Lipitor, the statin made well know through a massive Pfizer ad budget, pops to mind of patient and doctor. They pull up the BidRx screen with patient and health plan information pre-loaded. It lists Lipitor at $535.74 per month. Ouch.
But the site also displays all the statin generics for Lipitor, with Simvastatin at the top of the list. It has been tested for equivalency for most patients. Price delivered to your mail box the next day: $7.37 for a month’s supply.
A range of pharmacies had bid through the BidRx system to sell at that price. The competition is among the retailers.
It’s such a good deal that they agree to go with the generic. Doctor punches button, and order goes to pharmacy for next-day delivery.
In some cases, employers offer a $10 coupon with each drug order, so employee pays zero. Employer, which has just saved major dollars, is billed for the $7.37.

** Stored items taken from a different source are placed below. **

`src/hdl/muldiv_pkg.sv`:
```
// Word types, opcode and APB state enums, register map and pipeline constants.
`default_nettype none

package muldiv_pkg;

    // Datapath word width.
    localparam int WORD_W = 32;

    // Operand or result word.
    typedef logic [WORD_W-1:0] word_t;
    // Full product.
    typedef logic [2*WORD_W-1:0] dword_t;
    // APB byte address.
    typedef logic [7:0] apb_addr_t;
    // In-flight operation count.
    typedef logic [2:0] inflight_t;

    // Operation codes, same values as RISC-V funct3.
    typedef enum logic [2:0] {
        MUL    = 3'd0,
        MULH   = 3'd1,
        MULHSU = 3'd2,
        MULHU  = 3'd3,
        DIV    = 3'd4,
        DIVU   = 3'd5,
        REM    = 3'd6,
        REMU   = 3'd7
    } md_op_t;

    // APB slave states.
    typedef enum logic [1:0] {
        IDLE        = 2'd0,
        ACCESS      = 2'd1,
        WAIT_RESULT = 2'd2
    } apb_state_t;

    // Register map.
    localparam apb_addr_t ADDR_LHS    = 8'h00;
    localparam apb_addr_t ADDR_RHS    = 8'h04;
    // Write an opcode here to launch.
    localparam apb_addr_t ADDR_CMD    = 8'h08;
    localparam apb_addr_t ADDR_RESULT = 8'h0C;
    localparam apb_addr_t ADDR_STATUS = 8'h10;

    // One pipeline register per this many divider bit stages.
    localparam int DIV_REG_SPACING = 8;
    // Registered divider stages.
    localparam int DIV_STAGE_REGS = WORD_W / DIV_REG_SPACING;
    // Sign register, stage registers, output register.
    localparam int MD_LATENCY = 1 + DIV_STAGE_REGS + 1;
    // Saturation limit of the in-flight counter.
    localparam int MAX_IN_FLIGHT = 7;

endpackage

`default_nettype wire

```
`src/hdl/muldiv_apb.sv`:
```
// APB slave with operand, command, result and status registers and an in-flight counter.
`default_nettype none

module muldiv_apb (
    input  logic                  clk,
    input  logic                  rst,
    input  logic                  psel,
    input  logic                  penable,
    input  logic                  pwrite,
    input  muldiv_pkg::apb_addr_t paddr,
    input  muldiv_pkg::word_t     pwdata,
    output muldiv_pkg::word_t     prdata,
    output logic                  pready,
    output logic                  pslverr,
    output muldiv_pkg::word_t     lhs,
    output muldiv_pkg::word_t     rhs,
    output muldiv_pkg::md_op_t    op,
    output logic                  start,
    input  muldiv_pkg::word_t     result,
    input  logic                  result_valid
);
    import muldiv_pkg::*;

    apb_state_t state_q;
    apb_state_t state_d;
    md_op_t     op_q;
    word_t      result_q;
    inflight_t  count_q;
    logic       busy;
    logic       mapped;
    logic       read_only;
    logic       result_read;
    logic       in_access;
    logic       done;
    word_t      status;

    assign busy = (count_q != '0);

    // Address decode.
    assign mapped = paddr inside {ADDR_LHS, ADDR_RHS, ADDR_CMD, ADDR_RESULT, ADDR_STATUS};
    assign read_only   = (paddr == ADDR_RESULT) || (paddr == ADDR_STATUS);
    assign result_read = !pwrite && (paddr == ADDR_RESULT);

    // Access phase, including the stalled result read.
    assign in_access = psel && penable && (state_q == ACCESS || state_q == WAIT_RESULT);

    // Result reads wait for the pipeline to drain.
    assign pready = !(in_access && result_read && busy);

    // Completing cycle of a transfer.
    assign done = in_access && pready;

    // Errors only on the completing cycle.
    assign pslverr = done && (!mapped || (pwrite && read_only));

    // Launch in the cycle the CMD write completes.
    assign start = done && pwrite && (paddr == ADDR_CMD);

    // New opcode is presented in the launch cycle itself.
    assign op = start ? md_op_t'(pwdata[2:0]) : op_q;

    always_comb begin
        state_d = state_q;
        case (state_q)
            IDLE: begin
                // Setup phase.
                if (psel && !penable) begin
                    state_d = ACCESS;
                end
            end
            ACCESS: begin
                if (in_access && !pready) begin
                    state_d = WAIT_RESULT;
                end else begin
                    state_d = IDLE;
                end
            end
            WAIT_RESULT: begin
                // Leave once drained or if the host gives up.
                if (!busy || !psel) begin
                    state_d = IDLE;
                end
            end
            default: begin
                state_d = IDLE;
            end
        endcase
    end

    always_ff @(posedge clk) begin
        if (rst) begin
            state_q <= IDLE;
        end else begin
            state_q <= state_d;
        end
    end

    // Writable registers.
    always_ff @(posedge clk) begin
        if (rst) begin
            lhs  <= '0;
            rhs  <= '0;
            op_q <= MUL;
        end else if (done && pwrite) begin
            case (paddr)
                ADDR_LHS: lhs  <= pwdata;
                ADDR_RHS: rhs  <= pwdata;
                ADDR_CMD: op_q <= md_op_t'(pwdata[2:0]);
                default: ;
            endcase
        end
    end

    // Newest completed result only.
    always_ff @(posedge clk) begin
        if (rst) begin
            result_q <= '0;
        end else if (result_valid) begin
            result_q <= result;
        end
    end

    // In-flight count, saturating at the limit.
    always_ff @(posedge clk) begin
        if (rst) begin
            count_q <= '0;
        end else begin
            case ({start, result_valid})
                2'b10: begin
                    if (count_q != inflight_t'(MAX_IN_FLIGHT)) begin
                        count_q <= count_q + 1'b1;
                    end
                end
                2'b01: begin
                    if (busy) begin
                        count_q <= count_q - 1'b1;
                    end
                end
                default: ;
            endcase
        end
    end

    // Busy in bit 0, count in bits 3:1.
    assign status = word_t'({count_q, busy});

    // Read data mux.
    always_comb begin
        case (paddr)
            ADDR_LHS:    prdata = lhs;
            ADDR_RHS:    prdata = rhs;
            ADDR_CMD:    prdata = word_t'(op_q);
            ADDR_RESULT: prdata = result_q;
            ADDR_STATUS: prdata = status;
            default:     prdata = '0;
        endcase
    end

endmodule

`default_nettype wire

```
`config.mk`:
```
export PLATFORM = sky130hd
export DESIGN_NAME = muldiv_apb
export DESIGN_NICKNAME = d
export VERILOG_FILES = /design/src/hdl/muldiv_pkg.sv /design/src/hdl/muldiv_apb.sv
export SDC_FILE = /design/constraint.sdc
export NUM_CORES = 1
export LEC_CHECK = 0
export ABC_AREA = 0
export BUFFER_PORTS_ARGS = -buffer_cell sky130_fd_sc_hd__buf_2
export CAP_MARGIN = 20
export CELL_PAD_IN_SITES_DETAIL_PLACEMENT = 1
export CELL_PAD_IN_SITES_GLOBAL_PLACEMENT = 1
export CORE_UTILIZATION = 30
export CTS_BUF_LIST = sky130_fd_sc_hd__clkbuf_16
export DETAILED_ROUTE_END_ITERATION = 8
export GPL_TIMING_DRIVEN = 0
export PLACE_DENSITY = 0.75
export SYNTH_ARGS = -nofsm -noshare
export SYNTH_HDL_FRONTEND = slang
export SYNTH_SLANG_ARGS = --single-unit
```
`constraint.sdc`:
```
create_clock -name clk -period 3.1 [get_ports clk]
set_clock_uncertainty 0.2 [all_clocks]
set_input_delay 0.155 -clock clk [delete_from_list [all_inputs] [get_ports clk]]
set_output_delay 0.155 -clock clk [all_outputs]
set_load 0.02 [all_outputs]
```
==> results of run 1 <==
report_power, final:
part	total, mW	internal (mW)	switching [mW]
combinational	0.298	0.143	0.155
clock	1.13	0.612	0.521
sequential	1.37	1.36	0.0140
total	2.81	2.12	0.690
cells in the mapped netlist, drive strengths merged, types with 2 or more instances:
library cell	n	share of area, %
nor3b	5	1.0
a31oi	3	0.39
inv	7	0.54
and3	2	0.26
buf	17	2.3
nor3	3	0.41
and2	2	0.26
nand2	135	10
nor2	97	7.5
dfxtp	104	43
ha	4	1.0
a21oi	100	10
mux4	3	1.4
nand3	2	0.21
mux2	4	0.93
nor4	2	0.57
nand2b	5	0.64
o21ai	4	0.41
mux2i	61	13
clkbuf	31	2.4
nand4	2	0.39
or3	2	0.26
nor2b	5	0.64
routing by layer:
metal  up-vias  track usage (%)  share of wire [%]
met4         0            7.543                1.8
met3        26            3.551                4.4
met2       157            41.08                 50
met1      2539            28.11                 44
li1       2534                -                  -
met5         -                0                  0
final cells by class:
type / instances / share of cell area (%)
flip-flops and latches: 104 / 30.07
plain buffers: 48 / 3.271
clock buffers: 9 / 3.253
clock inverters: 5 / 0.7229
multi-input cells: 453 / 36.35
repair buffers: 241 / 22.05
inverters: 7 / 0.3795
well taps: 216 / 3.904
timing repair:
item / in CTS / in global routing
hold endpoints to repair: 96 / 0
setup buffers: 0 / 0
endpoints found under the setup margin: 0 / 0
hold buffers: 64 / 0
gates resized for setup: 0 / 0
cells by family after synthesis:
logic type                 Yosys count  synth area share, %
AOI/OAI and AO/OA                  113                12.25
adders and majority gates            4                1.032
muxes                               68                14.91
buffers and inverters               55                5.210
DFF                                104                42.92
xor gates and xnor gates             1               0.1806
and+or+nand+nor                    267                23.50
layout by cell type, fill, tap and decap left out, types with 3 or more instances in the layout:
| cell type | instances |
|---|---|
| a21oi_1 | 100 |
| a31oi_1 | 3 |
| buf_2 | 187 |
| buf_6 | 4 |
| clkbuf_1 | 31 |
| clkbuf_16 | 9 |
| clkinv_1 | 3 |
| dfxtp_1 | 104 |
| dlygate4sd3_1 | 64 |
| ha_1 | 4 |
| inv_1 | 7 |
| mux2_2 | 4 |
| mux2i_1 | 61 |
| mux4_2 | 3 |
| nand2_1 | 135 |
| nand2b_1 | 5 |
| nor2_1 | 97 |
| nor2b_1 | 5 |
| nor3b_1 | 4 |
| o21ai_0 | 4 |
tightest hold or removal path: cells and delay by family:
kind / cells / cell delay, ns
buf+inv: 1 / 0.11
simple gates: 2 / 0.21
compound gates: 1 / 0.07
worst paths after layout:
| kind | start | to | slack (ns) |
|---|---|---|---|
| max reg2reg | state_q[0]$_SDFFE_PP0P_ | count_q[2]$_SDFFE_PP0P_ | 0.19 |
| min reg2reg | lhs[5]$_SDFFE_PP0P_ | lhs[5]$_SDFFE_PP0P_ | 0.27 |
| max | state_q[0]$_SDFFE_PP0P_ | count_q[2]$_SDFFE_PP0P_ | 0.19 |
| min | psel | state_q[0]$_SDFFE_PP0P_ | 0.04 |
state kept, by name, summed over array words and instances, names as in the netlist:
name	flops
count_q	3
lhs	32
op_q	3
result_q	32
rhs	32
state_q	2
==> impl_results.md, run 1 <==
* Status: completed
* Initial Utilization at 30.65%
* Max-cap violations at 0
* Mapped cell area at 4851 µm²
* Leakage power total at 3.059 nW
* Cell repeated most along the worst path: ha_1
* Horiz. Die Dim at 129.2 µm
* Area growth syn-to-layout at 42.71%
* Initial antenna violation count at 0
* Final setup fails at 0
* Worst Slack Setup Final at 0.1917 ns
* Worst-Margin Slew at 0.6761 ns
* Fmax at 0.3438 GHz
* Rows at 46
* Seq. cell area at 2082 µm²
* Ys Warns at 0
* Pin count of the biggest net entering global routing at 16
* Number of synthesized flops with an enable pin at 0
* # IOs at 180
* Clock transition at path regs at 0.07 ns
* Final Util at 43.74%
* Root Driver: clkbuf_16
* Hold slack final at 0.04183 ns
* HPWL Detailed at 13300 µm
* Vias in the first global route at 5306
* Slew Viols, Final at 0
* Initial detailed-routing violation count at 205
* Power Density at 405.3 nW/µm²
* Worst Path Buf+Inv at 3
* Placed Cells incl. Taps at 1005
* CP max-delay cell: nor4b_1
* Post-route clock period utilization at 93.82%
* Post-route design area at 6923 µm²
* Syn avg cell area at 7.926 µm²
* Vias per inst at 4.853
* # nets final at 946
* IO Port Bufs at 177
* CP delay by family, top: simple AND/OR/NAND/NOR gates
* DP Area at 6007 µm²
* Router iterations before antenna repair at 4
* First-pass GRT wire length at 28720 µm
* Crit start category: flop
* Critical path depth at 12
* Overall Global Routing Usage at 22.99%
* Asr flop ratio synth at 0%
* DIE AREA at 16680 µm²
* CTS Buf Count at 9
* Total power at 2.806 mW
* Reg2Reg Depth at 12
* Synthesis-stage register bit count at 104
* WP data required at 3.15 ns
* H-tree levels at 3
* Syn Inst Count at 612
* Primary FF master, synth: dfxtp_1
* WL/cell at 17.66 µm
* Delay of the slowest critical-path stage at 0.42 ns
* Die H at 129.2 µm
* Post-Place Worst Slack at 0.1805 ns
* CTS tree: yes
* CTS Sinks at 104
* Class of the worst hold path: primary input to flop
* Global route overflow at 0
* Core footprint at 15830 µm²
* Ordered cell list for the critical path: inv_1 > ha_1 > and3_1 > and4_1 > buf_4 > buf_6 > nand2b_1 > xnor2_1 > ha_1 > nor4b_1 > a22oi_1 > o41ai_1
* Max VDD drop at 0.2571 mV
* CTS Buffer Depth at 2
* CP Capture Type: flop
* Post-synthesis sequential area ratio at 42.92%
* Setup TNS at 0 ns
* Worst rel slew slack at 54.93%
* Antenna Cells at 0
* RSZ-0062 raised after global routing: no
* Clk_lat worst skew at 0.35 ns
* WL final at 19130 µm
* Min cycle time layout at 2.908 ns
* DRC at 0
* Hold Crit Depth at 4
* Fillers at 2008
* Crit path DAT at 2.95 ns
* Post-DRT Antenna Nets at 0
* Cell variety after synth at 42
* Post-synth net total at 694
* Hold Violations, Final at 0
* Routed vias at 5256
* Fraction of layout cells with a size suffix above 1 at 24.80%
* Multi-input logic area at 2516 µm²
* Fin cells at 1083
* CP Max Fanout at 10
* Routability cong. at 0.8047
* CP Class: flop to flop
No activity file was read; power rests on OpenSTA's default activity.
==> inputs of run 2 (changes only) <==
- BUFFER_PORTS_ARGS: -buffer_cell sky130_fd_sc_hd__buf_2 -> -buffer_cell sky130_fd_sc_hd__buf_4
- CELL_PAD_IN_SITES_GLOBAL_PLACEMENT: 1 -> 2
- CORE_UTILIZATION: 30 -> 27
- PLACE_DENSITY: 0.75 -> 0.85
==> impl_results.md, run 2 (same netlist as run 1, synthesis figures left out) <==
* Ordered cell list for the critical path: inv_1 > ha_1 > and3_1 > and4_1 > buf_4 > buf_6 > nand2b_1 > xnor2_1 > ha_1 > nor4b_1 > a22oi_1 > o41ai_1
* Core footprint at 17420 µm² (+10%)
* Hold Crit Start: penable
* Fraction of layout cells with a size suffix above 1 at 24.77% (-0.029 points)
* Final setup fails at 0 (unchanged)
* Leading cell types in the layout, fill and taps excluded: buf_4 (178), nand2_1 (135), dfxtp_1 (104)
* Min cycle time layout at 2.909 ns (+0.0004590 ns)
* Cell repeated most along the worst path: ha_1
* Post-route clock period utilization at 93.83% (about the same)
* Max VDD drop at 0.2585 mV (+0.55%)
* HPWL Detailed at 14380 µm (+8.2%)
* WL/cell at 18.22 µm (+3.2%)
* CTS Buffer Depth at 2 (unchanged)
* Vias in the first global route at 5476 (+3.2%)
* Crit start category: flop
* H-tree levels at 3 (unchanged)
* Clock transition at path regs at 0.06 ns (about the same)
* DIE AREA at 18510 µm² (+11%)
* Routability cong. at 0.8246 (+2.5%)
* Rows at 48 (+4.3%)
* Clk_lat worst skew at 0.34 ns (about the same)
* Hold Violations, Final at 0 (unchanged)
* Worst rel slew slack at 55.30% (+0.37 points)
* WP data required at 3.14 ns (about the same)
* Setup TNS at 0 ns (unchanged)
* Router iterations before antenna repair at 4 (unchanged)
* Class of the worst hold path: primary input to flop
* Overall Global Routing Usage at 21.82% (-1.2 points)
* CP Class: flop to flop
* DRC at 0 (unchanged)
* CTS Sinks at 104 (unchanged)
* Power Density at 374.1 nW/µm² (-7.7%)
* Vias per inst at 4.790 (-1.3%)
* WL final at 19910 µm (+4.1%)
* Fmax at 0.3438 GHz (about the same)
* Crit path DAT at 2.95 ns (about the same)
* Root Driver: clkbuf_16
* CP Capture Type: flop
* Delay of the slowest critical-path stage at 0.39 ns (-0.03 ns)
* Max-cap violations at 0 (unchanged)
* Slew Viols, Final at 0 (unchanged)
* # IOs at 180 (unchanged)
* RSZ-0062 raised after global routing: no
* Post-DRT Antenna Nets at 0 (unchanged)
* Hold slack final at 0.05266 ns (+0.01083 ns)
* IO Port Bufs at 177 (unchanged)
* CTS Buf Count at 9 (unchanged)
* Fillers at 2118 (+5.5%)
* # nets final at 947 (+0.11%)
* Commonest non-fill, non-tap cell in the layout: buf_4
* Antenna Cells at 0 (unchanged)
* Global route overflow at 0 (unchanged)
* CP Max Fanout at 10 (unchanged)
* Die H at 136.0 µm (+5.3%)
* Worst-Margin Slew at 0.6705 ns (-0.005576 ns)
* Horiz. Die Dim at 136.0 µm (+5.3%)
* CP max-delay cell: nor4b_1
* Crit path launch: state_q[1]$_SDFFE_PP0P_
* Status: completed
* Worst Path Buf+Inv at 3 (unchanged)
* Routed vias at 5236 (-0.38%)
* Top Registers: lhs (32), result_q (32), rhs (32)
* Initial Utilization at 27.85% (-2.8 points)
* Area growth syn-to-layout at 51.82%
* Initial detailed-routing violation count at 154 (-25%)
* Reg-to-Reg Start: state_q[1]$_SDFFE_PP0P_
* Leakage power total at 3.110 nW (+1.7%)
* Pin count of the biggest net entering global routing at 16 (unchanged)
* CP delay by family, top: simple AND/OR/NAND/NOR gates
* First-pass GRT wire length at 30340 µm (+5.6%)
* CTS tree: yes
* Initial antenna violation count at 0 (unchanged)
* Post-CTS setup buffers at 0 (unchanged)
## run 2: area by class of cell
type / count / area, µm² / share of cell area [%]
plain buffers: 48 / 226.5 / 3.075
repair buffers: 242 / 1979 / 26.88
multi-input cells: 453 / 2516 / 34.17
inverters: 7 / 26.28 / 0.3568
clock inverters: 5 / 27.53 / 0.3738
clock buffers: 9 / 225.2 / 3.058
well taps: 225 / 281.5 / 3.823
flip-flops and latches: 104 / 2082 / 28.27
## run 2: path summary, 6_finish.rpt
path                                                end  slack, ns  cells past startpoint
worst min register to register     rhs[19]$_SDFFE_PP0P_       0.27                      2
worst max register to register  count_q[2]$_SDFFE_PP0P_       0.19                     12
worst min-delay path            state_q[0]$_SDFFE_PP0P_       0.05                      4
worst max-delay path            count_q[2]$_SDFFE_PP0P_       0.19                     12
## run 2: timing repair
item / in CTS / in global routing
setup endpoints to repair: 0 / 0
endpoints found under the hold margin: 98 / 0
hold buffers: 65 / 0
resized for setup: 0 / 0
## run 2: worst min-delay path, stage by stage
cell and delay (ns):
buf_4 0.08, nand2b_1 0.11, o21ai_0 0.07, nor3b_1 0.13
## run 2: metal layers
metal / GRT usage, % / vias up / wire length [µm]
li1: - / 2536 / -
met1: 26.67 / 2534 / 8673
met2: 38.52 / 139 / 10100
met3: 2.983 / 27 / 703
met4: 8.272 / 0 / 429
met5: 0 / - / 0
## run 2: metrics by stage
stage	setup slack (ns)	instances	utilization [%]	cell area (µm²)	total power, mW
finish	0.1913	1093	42.28	7365	2.755
global route	0.07624	1093	42.28	7365	2.851
CTS	0.1889	1093	42.28	7365	2.779
detailed placement	0.2077	1014	37.10	6461	1.670
global placement	0.3513	1014	37.10	6461	1.661
floorplan	0.4730	612	-	4851	1.523
## run 2: where the power goes
part	internal, mW	switching, mW
sequential	1.36	0.0147
combinational	0.171	0.159
clock	0.531	0.518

Founder, Ralph Kalies, who holds a PhD in pharmacology, said, “If you shop wisely, you (the employee) can almost always buy your drugs for zero.”
BidRx now serves 2.5 million employees and is growing fast. The company estimates that it can lower an employer’s drug costs by 40% to 60%. I asked Kalies to pull up a specialty drug for arthritis, for which we were paying $7000 per month for an employee. One retailer offered to fulfill that order for $518.54 per month.
“It’s a very disruptive technology,” said Kalies.
That technology is what is known in other circles as a real marketplace. About time.